(TASK DATA begins)

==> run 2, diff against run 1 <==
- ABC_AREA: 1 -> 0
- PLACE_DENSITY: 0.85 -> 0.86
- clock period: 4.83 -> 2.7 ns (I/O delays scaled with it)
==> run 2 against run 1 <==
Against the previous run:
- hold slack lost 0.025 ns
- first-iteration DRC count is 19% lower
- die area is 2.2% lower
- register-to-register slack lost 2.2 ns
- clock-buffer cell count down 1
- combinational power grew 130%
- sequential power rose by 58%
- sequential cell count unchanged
--- src/core/tcms_pkg.sv ---
// Package: register map, field layout and codes for the timer channel mode select block
package tcms_pkg;

    // Register byte addresses
    localparam logic [19:0] TCMS_ADDR_CH0_LOW  = 20'hf0190;
    localparam logic [19:0] TCMS_ADDR_CH0_HIGH = 20'hf0191;
    localparam logic [19:0] TCMS_ADDR_CH1_LOW  = 20'hf0192;
    localparam logic [19:0] TCMS_ADDR_CH1_HIGH = 20'hf0193;
    localparam logic [19:0] TCMS_ADDR_RUNNING  = 20'hf0194;
    localparam logic [19:0] TCMS_ADDR_STATUS   = 20'hf0195;

    // Reset values
    localparam logic [7:0] TCMS_MODE_RESET = 8'h00;

    // High-half field positions
    localparam int TCMS_OPCLK_BIT  = 7;
    localparam int TCMS_CCS_BIT    = 4;
    localparam int TCMS_SPLIT_BIT  = 3;
    localparam int TCMS_TRIG_MSB   = 2;

    // Low-half field positions
    localparam int TCMS_EDGE_MSB   = 7;
    localparam int TCMS_MODE_MSB   = 3;
    localparam int TCMS_MODE_LSB   = 1;
    localparam int TCMS_STIRQ_BIT  = 0;

    // Writable bit masks (unassigned bits stay zero)
    localparam logic [7:0] TCMS_HIGH_MASK_CH0 = 8'h97;
    localparam logic [7:0] TCMS_HIGH_MASK_CH1 = 8'h9f;
    localparam logic [7:0] TCMS_LOW_MASK      = 8'hcf;

    // Trigger source codes
    localparam logic [2:0] TCMS_TRIG_SW     = 3'h0;
    localparam logic [2:0] TCMS_TRIG_EDGE   = 3'h1;
    localparam logic [2:0] TCMS_TRIG_BOTH   = 3'h2;
    localparam logic [2:0] TCMS_TRIG_MASTER = 3'h4;

    // Edge codes
    localparam logic [1:0] TCMS_EDGE_FALL = 2'h0;
    localparam logic [1:0] TCMS_EDGE_RISE = 2'h1;
    localparam logic [1:0] TCMS_EDGE_LOW  = 2'h2;
    localparam logic [1:0] TCMS_EDGE_HIGH = 2'h3;

    // Channel mode codes
    localparam logic [2:0] TCMS_MD_INTERVAL = 3'h0;
    localparam logic [2:0] TCMS_MD_CAPTURE  = 3'h2;
    localparam logic [2:0] TCMS_MD_EVENT    = 3'h3;
    localparam logic [2:0] TCMS_MD_ONECNT   = 3'h4;
    localparam logic [2:0] TCMS_MD_CAPONE   = 3'h6;

    // Bus answer states
    typedef enum logic [1:0] {
        TCMS_BUS_IDLE = 2'b01,
        TCMS_BUS_ACK  = 2'b10
    } tcms_bus_state_t;

endpackage : tcms_pkg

(TASK DATA ends)

=== WHAT IS EXPECTED ===
Go through the data line by line and work out how many lines contain "slack". Give only that number.

=== ANSWER SPACE ===
2